WHAT YOU WILL DO >> For every line in the records below that holds "synthesis", make a copy.

RECORD SET >>

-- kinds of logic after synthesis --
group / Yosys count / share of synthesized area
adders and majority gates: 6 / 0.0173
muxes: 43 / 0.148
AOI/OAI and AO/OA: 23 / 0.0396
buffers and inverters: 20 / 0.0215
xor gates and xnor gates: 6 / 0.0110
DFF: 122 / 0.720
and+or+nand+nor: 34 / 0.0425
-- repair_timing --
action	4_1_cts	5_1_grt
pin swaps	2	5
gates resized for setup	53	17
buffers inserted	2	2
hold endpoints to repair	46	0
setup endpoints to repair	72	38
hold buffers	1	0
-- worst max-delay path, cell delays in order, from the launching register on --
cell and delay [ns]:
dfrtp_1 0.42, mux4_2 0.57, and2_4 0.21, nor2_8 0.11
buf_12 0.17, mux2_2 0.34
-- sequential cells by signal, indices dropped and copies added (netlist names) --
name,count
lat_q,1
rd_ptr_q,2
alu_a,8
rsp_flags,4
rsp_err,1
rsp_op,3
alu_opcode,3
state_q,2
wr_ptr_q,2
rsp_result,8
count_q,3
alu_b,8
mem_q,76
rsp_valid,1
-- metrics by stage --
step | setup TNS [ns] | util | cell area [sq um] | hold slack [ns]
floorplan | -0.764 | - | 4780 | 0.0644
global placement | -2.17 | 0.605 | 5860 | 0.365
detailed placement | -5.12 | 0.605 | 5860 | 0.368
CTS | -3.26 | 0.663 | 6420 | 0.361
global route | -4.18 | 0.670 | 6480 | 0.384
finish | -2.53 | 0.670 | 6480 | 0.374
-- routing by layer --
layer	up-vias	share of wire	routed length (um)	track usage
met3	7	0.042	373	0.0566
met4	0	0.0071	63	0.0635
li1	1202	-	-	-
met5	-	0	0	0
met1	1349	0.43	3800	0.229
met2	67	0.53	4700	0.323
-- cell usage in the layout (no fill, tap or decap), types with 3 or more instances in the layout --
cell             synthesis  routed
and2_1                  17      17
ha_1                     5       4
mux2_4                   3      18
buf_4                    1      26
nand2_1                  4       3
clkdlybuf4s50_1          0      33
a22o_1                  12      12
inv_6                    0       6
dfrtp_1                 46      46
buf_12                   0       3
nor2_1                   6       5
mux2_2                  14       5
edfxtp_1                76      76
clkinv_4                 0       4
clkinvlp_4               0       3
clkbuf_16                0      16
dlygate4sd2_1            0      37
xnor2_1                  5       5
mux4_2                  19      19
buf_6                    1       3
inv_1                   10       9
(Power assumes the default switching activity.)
**config.mk**
```make
export PLATFORM = sky130hd
export DESIGN_NAME = spi_dac_multi
export DESIGN_NICKNAME = d
export VERILOG_FILES = /design/src/rtl/spi_dac_multi.sv
export SDC_FILE = /design/constraint.sdc
export NUM_CORES = 1
export LEC_CHECK = 0
export ABC_AREA = 1
export BUFFER_PORTS_ARGS = -buffer_cell sky130_fd_sc_hd__buf_2
export CORE_ASPECT_RATIO = 1.2
export CORE_MARGIN = 2
export CORE_UTILIZATION = 25
export CTS_BUF_LIST = sky130_fd_sc_hd__clkbuf_2
export DETAILED_ROUTE_END_ITERATION = 7
export MAX_ROUTING_LAYER = met4
export PLACE_DENSITY = 0.38
export SLEW_MARGIN = 15
export SYNTH_ARGS = -nofsm -noshare
export SYNTH_HDL_FRONTEND = slang
export SYNTH_SLANG_ARGS = --single-unit
```
**constraint.sdc**
```tcl
create_clock -name clk -period 1.69 [get_ports clk]
set_clock_uncertainty 0.05 [all_clocks]
set_input_delay 0.338 -clock clk [delete_from_list [all_inputs] [get_ports clk]]
set_output_delay 0.338 -clock clk [all_outputs]
set_load 0.05 [all_outputs]
```
**src/rtl/spi_dac_multi.sv**
```systemverilog
// spi_dac_multi: multi-lane SPI DAC frame generator.
//   Drives NUM_CH DACs in parallel with one shared CS/SCK and one MOSI lane
//   per channel, MSB first. Each frame word is {LEAD_BITS zeros, pd, data}.
//   Frames run continuously (mode_i=0) or only while a channel has a pending
//   update (mode_i=1).
// Ports:
//   clk, rst_ni      clock, asynchronous active-low reset
//   en_i, mode_i     enable / frame mode (sampled at start decision only)
//   data_i, pd_i     per-channel data and power-down slices
//   upd_i            per-channel strobe, writes the holding register
//   spi_cs_no        chip select (active low)
//   spi_sck_o        SPI clock (idle high; DAC samples on falling edge)
//   spi_mosi_o       one MOSI lane per channel
//   pending_o        channel updated since its last frame load
//   busy_o           FSM not idle
//   frame_done_o     1-cycle pulse in the cycle CS rises at frame end
// Optional feature: define SPI_DAC_LDAC_EN to add ldac_no, a HALF_DIV-cycle
//   low pulse starting the cycle after CS rises; a following CS gap is held
//   off until the pulse has run its course.

module spi_dac_lane #(
  parameter int DATA_W     = 12,
  parameter int PD_W       = 2,
  parameter int FRAME_BITS = 16
) (
  input  logic              clk,
  input  logic              rst_ni,
  input  logic              upd_i,
  input  logic [DATA_W-1:0] data_i,
  input  logic [PD_W-1:0]   pd_i,
  input  logic              load_i,
  input  logic              shift_i,
  output logic              mosi_o,
  output logic              pending_o
);
  logic [DATA_W-1:0]     data_hold_q, data_hold_d;
  logic [PD_W-1:0]       pd_hold_q, pd_hold_d;
  logic [FRAME_BITS-1:0] shreg_q, shreg_d;
  logic                  pend_q, pend_d;
  logic [FRAME_BITS-1:0] load_word;

  // Zero extension supplies the leading zero bits.
  assign load_word = FRAME_BITS'({pd_hold_q, data_hold_q});

  always_comb begin
    data_hold_d = data_hold_q;
    pd_hold_d   = pd_hold_q;
    shreg_d     = shreg_q;
    if (upd_i) begin
      data_hold_d = data_i;
      pd_hold_d   = pd_i;
    end
    // An update in the load cycle wins, so the new value is not lost.
    pend_d = (pend_q & ~load_i) | upd_i;
    if (load_i)       shreg_d = load_word;
    else if (shift_i) shreg_d = {shreg_q[FRAME_BITS-2:0], 1'b0};
  end

  always_ff @(posedge clk or negedge rst_ni) begin
    if (!rst_ni) begin
      data_hold_q <= '0;
      pd_hold_q   <= '0;
      shreg_q     <= '0;
      pend_q      <= 1'b0;
    end else begin
      data_hold_q <= data_hold_d;
      pd_hold_q   <= pd_hold_d;
      shreg_q     <= shreg_d;
      pend_q      <= pend_d;
    end
  end

  assign mosi_o    = shreg_q[FRAME_BITS-1];
  assign pending_o = pend_q;
endmodule

module spi_dac_multi #(
  parameter int NUM_CH    = 2,
  parameter int DATA_W    = 12,
  parameter int PD_W      = 2,
  parameter int LEAD_BITS = 2,
  parameter int HALF_DIV  = 15,
  parameter int CS_GAP_HP = 2
) (
  input  logic                     clk,
  input  logic                     rst_ni,
  input  logic                     en_i,
  input  logic                     mode_i,
  input  logic [NUM_CH*DATA_W-1:0] data_i,
  input  logic [NUM_CH*PD_W-1:0]   pd_i,
  input  logic [NUM_CH-1:0]        upd_i,
  output logic                     spi_cs_no,
  output logic                     spi_sck_o,
  output logic [NUM_CH-1:0]        spi_mosi_o,
  output logic [NUM_CH-1:0]        pending_o,
  output logic                     busy_o,
  output logic                     frame_done_o
`ifdef SPI_DAC_LDAC_EN
  ,
  output logic                     ldac_no
`endif
);
  localparam int FRAME_BITS = LEAD_BITS + PD_W + DATA_W;
  localparam int HP_W       = $clog2(HALF_DIV + 1);
  localparam int BIT_W      = $clog2(FRAME_BITS);
  localparam int GAP_W      = $clog2(CS_GAP_HP + 1);

  typedef enum logic [1:0] {IDLE, CS_GAP, SCK_HIGH, SCK_LOW} state_e;

  state_e            state_q, state_d;
  logic [HP_W-1:0]   hp_cnt_q, hp_cnt_d;
  logic [GAP_W-1:0]  gap_cnt_q, gap_cnt_d;
  logic [BIT_W-1:0]  bit_cnt_q, bit_cnt_d;
  logic              cs_q, cs_d, sck_q, sck_d, done_q, done_d;
  logic              load, shift, start, hp_last, gap_hold;
  logic [NUM_CH-1:0] pend;

  for (genvar c = 0; c < NUM_CH; c++) begin : g_lane
    spi_dac_lane #(.DATA_W(DATA_W), .PD_W(PD_W), .FRAME_BITS(FRAME_BITS)) u_lane (
      .clk      (clk),
      .rst_ni   (rst_ni),
      .upd_i    (upd_i[c]),
      .data_i   (data_i[c*DATA_W +: DATA_W]),
      .pd_i     (pd_i[c*PD_W +: PD_W]),
      .load_i   (load),
      .shift_i  (shift),
      .mosi_o   (spi_mosi_o[c]),
      .pending_o(pend[c])
    );
  end

  assign start   = en_i & (~mode_i | (|pend));
  assign hp_last = (hp_cnt_q == HP_W'(HALF_DIV - 1));

  always_comb begin
    state_d   = state_q;
    // Saturating count; every phase change clears it explicitly below.
    hp_cnt_d  = (hp_cnt_q == HP_W'(HALF_DIV)) ? hp_cnt_q : hp_cnt_q + HP_W'(1);
    gap_cnt_d = gap_cnt_q;
    bit_cnt_d = bit_cnt_q;
    cs_d      = cs_q;
    sck_d     = sck_q;
    done_d    = 1'b0;
    load      = 1'b0;
    shift     = 1'b0;
    unique case (state_q)
      IDLE: begin
        cs_d      = 1'b1;
        sck_d     = 1'b1;
        hp_cnt_d  = '0;
        gap_cnt_d = '0;
        if (start) begin
          load    = 1'b1;
          state_d = CS_GAP;
        end
      end
      CS_GAP: begin
        if (gap_hold) begin
          hp_cnt_d = hp_cnt_q;
        end else if (hp_last) begin
          hp_cnt_d = '0;
          if (gap_cnt_q == GAP_W'(CS_GAP_HP - 1)) begin
            gap_cnt_d = '0;
            cs_d      = 1'b0;
            bit_cnt_d = '0;
            state_d   = SCK_HIGH;
          end else begin
            gap_cnt_d = gap_cnt_q + GAP_W'(1);
          end
        end
      end
      SCK_HIGH: begin
        if (hp_last) begin
          hp_cnt_d = '0;
          sck_d    = 1'b0;
          state_d  = SCK_LOW;
        end
      end
      SCK_LOW: begin
        if (hp_last) begin
          hp_cnt_d = '0;
          sck_d    = 1'b1;
          if (bit_cnt_q != BIT_W'(FRAME_BITS - 1)) begin
            shift     = 1'b1;
            bit_cnt_d = bit_cnt_q + BIT_W'(1);
            state_d   = SCK_HIGH;
          end else begin
            // Frame end: CS rises with the last SCK rise.
            cs_d      = 1'b1;
            done_d    = 1'b1;
            gap_cnt_d = '0;
            if (start) begin
              load    = 1'b1;
              state_d = CS_GAP;
            end else begin
              state_d = IDLE;
            end
          end
        end
      end
      default: state_d = IDLE;
    endcase
  end

  always_ff @(posedge clk or negedge rst_ni) begin
    if (!rst_ni) begin
      state_q   <= IDLE;
      hp_cnt_q  <= '0;
      gap_cnt_q <= '0;
      bit_cnt_q <= '0;
      cs_q      <= 1'b1;
      sck_q     <= 1'b1;
      done_q    <= 1'b0;
    end else begin
      state_q   <= state_d;
      hp_cnt_q  <= hp_cnt_d;
      gap_cnt_q <= gap_cnt_d;
      bit_cnt_q <= bit_cnt_d;
      cs_q      <= cs_d;
      sck_q     <= sck_d;
      done_q    <= done_d;
    end
  end

`ifdef SPI_DAC_LDAC_EN
  localparam int LC_W = $clog2(HALF_DIV + 2);
  // lcnt runs HALF_DIV+1 .. 1 after a frame end: the first value is the CS
  // rise cycle, the remaining HALF_DIV values are the low pulse.
  logic [LC_W-1:0] lcnt_q, lcnt_d;
  logic            ldac_q, ldac_d;

  always_comb begin
    lcnt_d = lcnt_q;
    if (done_d)              lcnt_d = LC_W'(HALF_DIV + 1);
    else if (lcnt_q != '0)   lcnt_d = lcnt_q - LC_W'(1);
    ldac_d = ~((lcnt_d != '0) && (lcnt_d <= LC_W'(HALF_DIV)));
  end

  always_ff @(posedge clk or negedge rst_ni) begin
    if (!rst_ni) begin
      lcnt_q <= '0;
      ldac_q <= 1'b1;
    end else begin
      lcnt_q <= lcnt_d;
      ldac_q <= ldac_d;
    end
  end

  // Gap count is frozen for the first HALF_DIV cycles after CS rises.
  assign gap_hold = (lcnt_q > LC_W'(1));
  assign ldac_no  = ldac_q;
  assign busy_o   = (state_q != IDLE) | (lcnt_q != '0);
`else
  assign gap_hold = 1'b0;
  assign busy_o   = (state_q != IDLE);
`endif

  assign spi_cs_no    = cs_q;
  assign spi_sck_o    = sck_q;
  assign pending_o    = pend;
  assign frame_done_o = done_q;
endmodule

```
$ cat src/rtl/reset_seq_pkg.sv
// rtl/reset_seq_pkg.sv - shared state type and width helpers for the reset sequencer
package reset_seq_pkg;

    typedef enum logic [1:0] {
        HOLD  = 2'd0,
        COUNT = 2'd1,
        ACK   = 2'd2,
        DONE  = 2'd3
    } seq_state_e;

    // Delay counter width; a DELAY of 1 still needs a one-bit counter.
    function automatic int cnt_w(input int delay);
        return (delay > 1) ? $clog2(delay) : 1;
    endfunction

    // Width of the released-stage count, which spans 0..STAGES inclusive.
    function automatic int stage_w(input int stages);
        return (stages > 0) ? $clog2(stages + 1) : 1;
    endfunction

    // Acknowledge timeout counter only needs to reach ACK_TIMEOUT-1.
    function automatic int tmo_w(input int timeout);
        return cnt_w(timeout);
    endfunction

endpackage

$ cat src/rtl/rst_sync_chain.sv
// rtl/rst_sync_chain.sv - reset-deassertion synchroniser, set asynchronously, drains zeros on clk
module rst_sync_chain #(
    parameter int SYNC_STAGES = 2
) (
    input  logic clk,
    input  logic reset,
    input  logic load,
    output logic sync_out,
    output logic sync_next
);

    logic [SYNC_STAGES-1:0] chain;

    // Set immediately on reset, reload on request, otherwise shift a zero toward the output.
    always_ff @(posedge clk or posedge reset) begin
        if (reset) begin
            chain <= '1;
        end else if (load) begin
            chain <= '1;
        end else begin
            chain <= {chain[SYNC_STAGES-2:0], 1'b0};
        end
    end

    // sync_next is the value the output takes on the coming edge, so the sequencer
    // can leave HOLD on the same edge the chain output drops.
    assign sync_out  = chain[SYNC_STAGES-1];
    assign sync_next = chain[SYNC_STAGES-2];

endmodule

$ cat src/rtl/reset_sequencer.sv
// rtl/reset_sequencer.sv - staged reset release, one output every DELAY enabled cycles; RESET_SEQ_ACK_EN adds per-stage acknowledge
module reset_sequencer
    import reset_seq_pkg::*;
#(
    parameter int STAGES      = 4,
    parameter int DELAY       = 4,
    parameter int SYNC_STAGES = 2,
    parameter int ACK_TIMEOUT = 16
) (
    input  logic                         clk,
    input  logic                         reset,
    input  logic                         en,
    input  logic                         soft_req,
    input  logic [STAGES-1:0]            ack,
    output logic [STAGES-1:0]            rst,
    output logic [stage_w(STAGES)-1:0]   stage,
    output logic                         done,
    output logic                         fault
);

    localparam int CW = cnt_w(DELAY);
    localparam int SW = stage_w(STAGES);
    localparam logic [CW-1:0] CNT_LAST   = CW'(DELAY - 1);
    localparam logic [SW-1:0] STAGE_LAST = SW'(STAGES - 1);

    seq_state_e        state;
    logic [CW-1:0]     cnt;
    logic [SW-1:0]     stage_q;
    logic [STAGES-1:0] rst_q;
    logic              done_q;
    logic              fault_q;
    logic [STAGES-1:0] rel_mask;
    logic              chain_load;
    logic              sync_out;
    logic              sync_next;

    rst_sync_chain #(
        .SYNC_STAGES (SYNC_STAGES)
    ) u_sync (
        .clk       (clk),
        .reset     (reset),
        .load      (chain_load),
        .sync_out  (sync_out),
        .sync_next (sync_next)
    );

    // One-hot select of the next stage to release, avoiding an oversized index.
    always_comb begin
        rel_mask = '0;
        for (int i = 0; i < STAGES; i++) begin
            rel_mask[i] = (stage_q == SW'(i));
        end
    end

`ifdef RESET_SEQ_ACK_EN
    localparam int TW = tmo_w(ACK_TIMEOUT);
    localparam logic [TW-1:0]     TMO_LAST  = TW'(ACK_TIMEOUT - 1);
    localparam logic [SW-1:0]     STAGE_ALL = SW'(STAGES);

    logic [TW-1:0]     tmo;
    logic [STAGES-1:0] ack_mask;
    logic              ack_hit;
    logic              ack_expired;

    // The stage awaiting acknowledge is the one just released, i.e. stage_q-1.
    always_comb begin
        ack_mask = '0;
        for (int i = 0; i < STAGES; i++) begin
            ack_mask[i] = (stage_q == SW'(i + 1));
        end
    end

    assign ack_hit     = |(ack & ack_mask);
    assign ack_expired = (state == ACK) && !ack_hit && (tmo == TMO_LAST);
    assign chain_load  = soft_req | ack_expired;
`else
    logic unused_ack;

    assign unused_ack = (^ack) ^ (ACK_TIMEOUT > 0);
    assign chain_load = soft_req;
`endif

    // Sequencer FSM: hold until the synchroniser drains, then release stages in order.
    always_ff @(posedge clk or posedge reset) begin
        if (reset) begin
            state   <= HOLD;
            cnt     <= '0;
            stage_q <= '0;
            rst_q   <= '1;
            done_q  <= 1'b0;
            fault_q <= 1'b0;
`ifdef RESET_SEQ_ACK_EN
            tmo     <= '0;
`endif
        end else if (soft_req) begin
            state   <= HOLD;
            cnt     <= '0;
            stage_q <= '0;
            rst_q   <= '1;
            done_q  <= 1'b0;
`ifdef RESET_SEQ_ACK_EN
            tmo     <= '0;
`endif
        end else begin
            case (state)
                HOLD: begin
                    if (!sync_next || !sync_out) begin
                        state <= COUNT;
                    end
                end
                COUNT: begin
                    if (en) begin
                        if (cnt == CNT_LAST) begin
                            cnt     <= '0;
                            rst_q   <= rst_q & ~rel_mask;
                            stage_q <= stage_q + 1'b1;
`ifdef RESET_SEQ_ACK_EN
                            state   <= ACK;
                            tmo     <= '0;
`else
                            if (stage_q == STAGE_LAST) begin
                                state  <= DONE;
                                done_q <= 1'b1;
                            end
`endif
                        end else begin
                            cnt <= cnt + 1'b1;
                        end
                    end
                end
`ifdef RESET_SEQ_ACK_EN
                ACK: begin
                    if (ack_hit) begin
                        tmo <= '0;
                        if (stage_q == STAGE_ALL) begin
                            state  <= DONE;
                            done_q <= 1'b1;
                        end else begin
                            state <= COUNT;
                        end
                    end else if (tmo == TMO_LAST) begin
                        fault_q <= 1'b1;
                        rst_q   <= '1;
                        stage_q <= '0;
                        cnt     <= '0;
                        tmo     <= '0;
                        state   <= HOLD;
                    end else begin
                        tmo <= tmo + 1'b1;
                    end
                end
`endif
                DONE: begin
                    done_q <= 1'b1;
                end
                default: begin
                    state <= HOLD;
                end
            endcase
        end
    end

    assign rst   = rst_q;
    assign stage = stage_q;
    assign done  = done_q;
    assign fault = fault_q;

endmodule
$ cat config.mk
export PLATFORM = sky130hd
export DESIGN_NAME = reset_sequencer
export DESIGN_NICKNAME = d
export VERILOG_FILES = /design/src/rtl/reset_seq_pkg.sv /design/src/rtl/rst_sync_chain.sv /design/src/rtl/reset_sequencer.sv
export SDC_FILE = /design/constraint.sdc
export NUM_CORES = 1
export LEC_CHECK = 0
export ABC_AREA = 0
export BUFFER_PORTS_ARGS = -buffer_cell sky130_fd_sc_hd__buf_2
export CAP_MARGIN = 10
export CELL_PAD_IN_SITES_DETAIL_PLACEMENT = 0
export CELL_PAD_IN_SITES_GLOBAL_PLACEMENT = 1
export CORE_UTILIZATION = 35
export DETAILED_ROUTE_END_ITERATION = 16
export PLACE_DENSITY_LB_ADDON = 0.1
export SETUP_SLACK_MARGIN = 0.1
export SLEW_MARGIN = 20
export SYNTH_ARGS = -nofsm -noshare
export SYNTH_HDL_FRONTEND = slang
export SYNTH_SLANG_ARGS = --single-unit
$ cat constraint.sdc
create_clock -name clk -period 1.3 [get_ports clk]
set_input_delay 0.195 -clock clk [delete_from_list [all_inputs] [get_ports clk]]
set_output_delay 0.195 -clock clk [all_outputs]
set_load 0.005 [all_outputs]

ANSWER AREA >>
-- kinds of logic after synthesis --
cell             synthesis  routed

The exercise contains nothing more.